**Assigned task:** Repeat every entry below exactly.

Collected data entries:
==> src/rtl/mem_port_arbiter.sv <==
// mem_port_arbiter: shares one single-ported RAM between the fetch and data ports.
// Data accesses win by default; a starvation counter forces a fetch grant after
// STARVE_LIMIT consecutive data grants with a fetch waiting.
// Optional one-entry fetch buffer is enabled by defining INST_BUF_EN.
module mem_port_arbiter #(
  parameter int unsigned ADDR_WIDTH   = 32,
  parameter int unsigned STARVE_LIMIT = 4
) (
  input  logic                  clk,
  input  logic                  rst,
  input  logic                  inst_ren,
  input  logic [ADDR_WIDTH-1:0] inst_addr,
  output logic [31:0]           inst_data,
  output logic                  inst_stall,
  input  logic                  mem_ren,
  input  logic                  mem_wen,
  input  logic [ADDR_WIDTH-1:0] mem_addr,
  input  logic [31:0]           mem_dout,
  output logic [31:0]           mem_din,
  output logic                  mem_stall,
  output logic                  ram_req,
  output logic                  ram_wen,
  output logic [ADDR_WIDTH-1:0] ram_addr,
  output logic [31:0]           ram_wdata,
  input  logic [31:0]           ram_rdata,
  input  logic                  ram_ack
);

  localparam int unsigned DATA_W = 32;
  localparam int unsigned CNT_W  = $clog2(STARVE_LIMIT + 1);
  localparam int unsigned TAG_W  = ADDR_WIDTH - 2;

  typedef enum logic [1:0] {
    IDLE  = 2'd0,
    GNT_D = 2'd1,
    GNT_I = 2'd2
  } state_e;

  state_e                state_q, state_d;
  logic                  ram_req_q, ram_req_d;
  logic                  ram_wen_q, ram_wen_d;
  logic [ADDR_WIDTH-1:0] ram_addr_q, ram_addr_d;
  logic [DATA_W-1:0]     ram_wdata_q, ram_wdata_d;
  logic [DATA_W-1:0]     inst_data_q, inst_data_d;
  logic [DATA_W-1:0]     mem_din_q, mem_din_d;
  logic [CNT_W-1:0]      starve_cnt_q, starve_cnt_d;

  logic data_req;
  logic fetch_req;
  logic starve_full;
  logic ack_i;
  logic ack_d;
  logic buf_hit;
  logic grant_d;
  logic grant_i;

`ifdef INST_BUF_EN
  logic              buf_valid_q, buf_valid_d;
  logic [TAG_W-1:0]  buf_tag_q, buf_tag_d;
  logic [DATA_W-1:0] buf_data_q, buf_data_d;

  // Buffer hit: fetch served from the buffer while the RAM is idle or busy with data
  assign buf_hit = buf_valid_q & inst_ren & (state_q != GNT_I)
                 & (buf_tag_q == inst_addr[ADDR_WIDTH-1:2]);
`else
  assign buf_hit = 1'b0;
`endif

  assign data_req    = mem_ren | mem_wen;
  assign fetch_req   = inst_ren & ~buf_hit;
  assign starve_full = (starve_cnt_q == CNT_W'(STARVE_LIMIT));
  assign ack_i       = ~rst & ram_ack & (state_q == GNT_I);
  assign ack_d       = ~rst & ram_ack & (state_q == GNT_D);

  // Stalls and read-data pass-through; both stalls forced low during reset
  assign inst_stall = ~rst & inst_ren & ~ack_i & ~buf_hit;
  assign mem_stall  = ~rst & data_req & ~ack_d;
  assign mem_din    = (ack_d & ~ram_wen_q) ? ram_rdata : mem_din_q;
`ifdef INST_BUF_EN
  assign inst_data  = ack_i ? ram_rdata : (buf_hit ? buf_data_q : inst_data_q);
`else
  assign inst_data  = ack_i ? ram_rdata : inst_data_q;
`endif

  assign ram_req   = ram_req_q;
  assign ram_wen   = ram_wen_q;
  assign ram_addr  = ram_addr_q;
  assign ram_wdata = ram_wdata_q;

  // Next-state: arbitration, grant capture, ack completion, starvation count
  always_comb begin
    state_d      = state_q;
    ram_req_d    = ram_req_q;
    ram_wen_d    = ram_wen_q;
    ram_addr_d   = ram_addr_q;
    ram_wdata_d  = ram_wdata_q;
    inst_data_d  = inst_data_q;
    mem_din_d    = mem_din_q;
    starve_cnt_d = starve_cnt_q;
    grant_d      = 1'b0;
    grant_i      = 1'b0;
`ifdef INST_BUF_EN
    buf_valid_d  = buf_valid_q;
    buf_tag_d    = buf_tag_q;
    buf_data_d   = buf_data_q;
`endif

    case (state_q)
      IDLE: begin
        if (data_req && !(fetch_req && starve_full)) begin
          grant_d = 1'b1;
        end else if (fetch_req) begin
          grant_i = 1'b1;
        end
      end
      GNT_D: begin
        if (ram_ack) begin
          state_d   = IDLE;
          ram_req_d = 1'b0;
          ram_wen_d = 1'b0;
          if (!ram_wen_q) begin
            mem_din_d = ram_rdata;
          end
        end
      end
      GNT_I: begin
        if (ram_ack) begin
          state_d     = IDLE;
          ram_req_d   = 1'b0;
          inst_data_d = ram_rdata;
`ifdef INST_BUF_EN
          buf_valid_d = 1'b1;
          buf_tag_d   = ram_addr_q[ADDR_WIDTH-1:2];
          buf_data_d  = ram_rdata;
`endif
        end
      end
      default: begin
        state_d   = IDLE;
        ram_req_d = 1'b0;
      end
    endcase

    if (grant_d) begin
      state_d     = GNT_D;
      ram_req_d   = 1'b1;
      ram_wen_d   = mem_wen;
      ram_addr_d  = mem_addr;
      ram_wdata_d = mem_dout;
`ifdef INST_BUF_EN
      if (mem_wen && (mem_addr[ADDR_WIDTH-1:2] == buf_tag_q)) begin
        buf_valid_d = 1'b0;
      end
`endif
    end

    if (grant_i) begin
      state_d    = GNT_I;
      ram_req_d  = 1'b1;
      ram_wen_d  = 1'b0;
      ram_addr_d = inst_addr;
    end

    if (!inst_ren || grant_i || buf_hit) begin
      starve_cnt_d = '0;
    end else if (grant_d && !starve_full) begin
      starve_cnt_d = starve_cnt_q + CNT_W'(1);
    end
  end

  // State register with synchronous reset
  always_ff @(posedge clk) begin
    if (rst) begin
      state_q      <= IDLE;
      ram_req_q    <= 1'b0;
      ram_wen_q    <= 1'b0;
      ram_addr_q   <= '0;
      ram_wdata_q  <= '0;
      inst_data_q  <= '0;
      mem_din_q    <= '0;
      starve_cnt_q <= '0;
`ifdef INST_BUF_EN
      buf_valid_q  <= 1'b0;
      buf_tag_q    <= '0;
      buf_data_q   <= '0;
`endif
    end else begin
      state_q      <= state_d;
      ram_req_q    <= ram_req_d;
      ram_wen_q    <= ram_wen_d;
      ram_addr_q   <= ram_addr_d;
      ram_wdata_q  <= ram_wdata_d;
      inst_data_q  <= inst_data_d;
      mem_din_q    <= mem_din_d;
      starve_cnt_q <= starve_cnt_d;
`ifdef INST_BUF_EN
      buf_valid_q  <= buf_valid_d;
      buf_tag_q    <= buf_tag_d;
      buf_data_q   <= buf_data_d;
`endif
    end
  end

endmodule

**Answer space:**
==> src/rtl/mem_port_arbiter.sv <==
// mem_port_arbiter: shares one single-ported RAM between the fetch and data ports.
// Data accesses win by default; a starvation counter forces a fetch grant after
// STARVE_LIMIT consecutive data grants with a fetch waiting.
// Optional one-entry fetch buffer is enabled by defining INST_BUF_EN.
module mem_port_arbiter #(
  parameter int unsigned ADDR_WIDTH   = 32,
  parameter int unsigned STARVE_LIMIT = 4
) (
  input  logic                  clk,
  input  logic                  rst,
  input  logic                  inst_ren,
  input  logic [ADDR_WIDTH-1:0] inst_addr,
  output logic [31:0]           inst_data,
  output logic                  inst_stall,
  input  logic                  mem_ren,
  input  logic                  mem_wen,
  input  logic [ADDR_WIDTH-1:0] mem_addr,
  input  logic [31:0]           mem_dout,
  output logic [31:0]           mem_din,
  output logic                  mem_stall,
  output logic                  ram_req,
  output logic                  ram_wen,
  output logic [ADDR_WIDTH-1:0] ram_addr,
  output logic [31:0]           ram_wdata,
  input  logic [31:0]           ram_rdata,
  input  logic                  ram_ack
);

  localparam int unsigned DATA_W = 32;
  localparam int unsigned CNT_W  = $clog2(STARVE_LIMIT + 1);
  localparam int unsigned TAG_W  = ADDR_WIDTH - 2;

  typedef enum logic [1:0] {
    IDLE  = 2'd0,
    GNT_D = 2'd1,
    GNT_I = 2'd2
  } state_e;

  state_e                state_q, state_d;
  logic                  ram_req_q, ram_req_d;
  logic                  ram_wen_q, ram_wen_d;
  logic [ADDR_WIDTH-1:0] ram_addr_q, ram_addr_d;
  logic [DATA_W-1:0]     ram_wdata_q, ram_wdata_d;
  logic [DATA_W-1:0]     inst_data_q, inst_data_d;
  logic [DATA_W-1:0]     mem_din_q, mem_din_d;
  logic [CNT_W-1:0]      starve_cnt_q, starve_cnt_d;

  logic data_req;
  logic fetch_req;
  logic starve_full;
  logic ack_i;
  logic ack_d;
  logic buf_hit;
  logic grant_d;
  logic grant_i;

`ifdef INST_BUF_EN
  logic              buf_valid_q, buf_valid_d;
  logic [TAG_W-1:0]  buf_tag_q, buf_tag_d;
  logic [DATA_W-1:0] buf_data_q, buf_data_d;

  // Buffer hit: fetch served from the buffer while the RAM is idle or busy with data
  assign buf_hit = buf_valid_q & inst_ren & (state_q != GNT_I)
                 & (buf_tag_q == inst_addr[ADDR_WIDTH-1:2]);
`else
  assign buf_hit = 1'b0;
`endif

  assign data_req    = mem_ren | mem_wen;
  assign fetch_req   = inst_ren & ~buf_hit;
  assign starve_full = (starve_cnt_q == CNT_W'(STARVE_LIMIT));
  assign ack_i       = ~rst & ram_ack & (state_q == GNT_I);
  assign ack_d       = ~rst & ram_ack & (state_q == GNT_D);

  // Stalls and read-data pass-through; both stalls forced low during reset
  assign inst_stall = ~rst & inst_ren & ~ack_i & ~buf_hit;
  assign mem_stall  = ~rst & data_req & ~ack_d;
  assign mem_din    = (ack_d & ~ram_wen_q) ? ram_rdata : mem_din_q;
`ifdef INST_BUF_EN
  assign inst_data  = ack_i ? ram_rdata : (buf_hit ? buf_data_q : inst_data_q);
`else
  assign inst_data  = ack_i ? ram_rdata : inst_data_q;
`endif

  assign ram_req   = ram_req_q;
  assign ram_wen   = ram_wen_q;
  assign ram_addr  = ram_addr_q;
  assign ram_wdata = ram_wdata_q;

  // Next-state: arbitration, grant capture, ack completion, starvation count
  always_comb begin
    state_d      = state_q;
    ram_req_d    = ram_req_q;
    ram_wen_d    = ram_wen_q;
    ram_addr_d   = ram_addr_q;
    ram_wdata_d  = ram_wdata_q;
    inst_data_d  = inst_data_q;
    mem_din_d    = mem_din_q;
    starve_cnt_d = starve_cnt_q;
    grant_d      = 1'b0;
    grant_i      = 1'b0;
`ifdef INST_BUF_EN
    buf_valid_d  = buf_valid_q;
    buf_tag_d    = buf_tag_q;
    buf_data_d   = buf_data_q;
`endif

    case (state_q)
      IDLE: begin
        if (data_req && !(fetch_req && starve_full)) begin
          grant_d = 1'b1;
        end else if (fetch_req) begin
          grant_i = 1'b1;
        end
      end
      GNT_D: begin
        if (ram_ack) begin
          state_d   = IDLE;
          ram_req_d = 1'b0;
          ram_wen_d = 1'b0;
          if (!ram_wen_q) begin
            mem_din_d = ram_rdata;
          end
        end
      end
      GNT_I: begin
        if (ram_ack) begin
          state_d     = IDLE;
          ram_req_d   = 1'b0;
          inst_data_d = ram_rdata;
`ifdef INST_BUF_EN
          buf_valid_d = 1'b1;
          buf_tag_d   = ram_addr_q[ADDR_WIDTH-1:2];
          buf_data_d  = ram_rdata;
`endif
        end
      end
      default: begin
        state_d   = IDLE;
        ram_req_d = 1'b0;
      end
    endcase

    if (grant_d) begin
      state_d     = GNT_D;
      ram_req_d   = 1'b1;
      ram_wen_d   = mem_wen;
      ram_addr_d  = mem_addr;
      ram_wdata_d = mem_dout;
`ifdef INST_BUF_EN
      if (mem_wen && (mem_addr[ADDR_WIDTH-1:2] == buf_tag_q)) begin
        buf_valid_d = 1'b0;
      end
`endif
    end

    if (grant_i) begin
      state_d    = GNT_I;
      ram_req_d  = 1'b1;
      ram_wen_d  = 1'b0;
      ram_addr_d = inst_addr;
    end

    if (!inst_ren || grant_i || buf_hit) begin
      starve_cnt_d = '0;
    end else if (grant_d && !starve_full) begin
      starve_cnt_d = starve_cnt_q + CNT_W'(1);
    end
  end

  // State register with synchronous reset
  always_ff @(posedge clk) begin
    if (rst) begin
      state_q      <= IDLE;
      ram_req_q    <= 1'b0;
      ram_wen_q    <= 1'b0;
      ram_addr_q   <= '0;
      ram_wdata_q  <= '0;
      inst_data_q  <= '0;
      mem_din_q    <= '0;
      starve_cnt_q <= '0;
`ifdef INST_BUF_EN
      buf_valid_q  <= 1'b0;
      buf_tag_q    <= '0;
      buf_data_q   <= '0;
`endif
    end else begin
      state_q      <= state_d;
      ram_req_q    <= ram_req_d;
      ram_wen_q    <= ram_wen_d;
      ram_addr_q   <= ram_addr_d;
      ram_wdata_q  <= ram_wdata_d;
      inst_data_q  <= inst_data_d;
      mem_din_q    <= mem_din_d;
      starve_cnt_q <= starve_cnt_d;
`ifdef INST_BUF_EN
      buf_valid_q  <= buf_valid_d;
      buf_tag_q    <= buf_tag_d;
      buf_data_q   <= buf_data_d;
`endif
    end
  end

endmodule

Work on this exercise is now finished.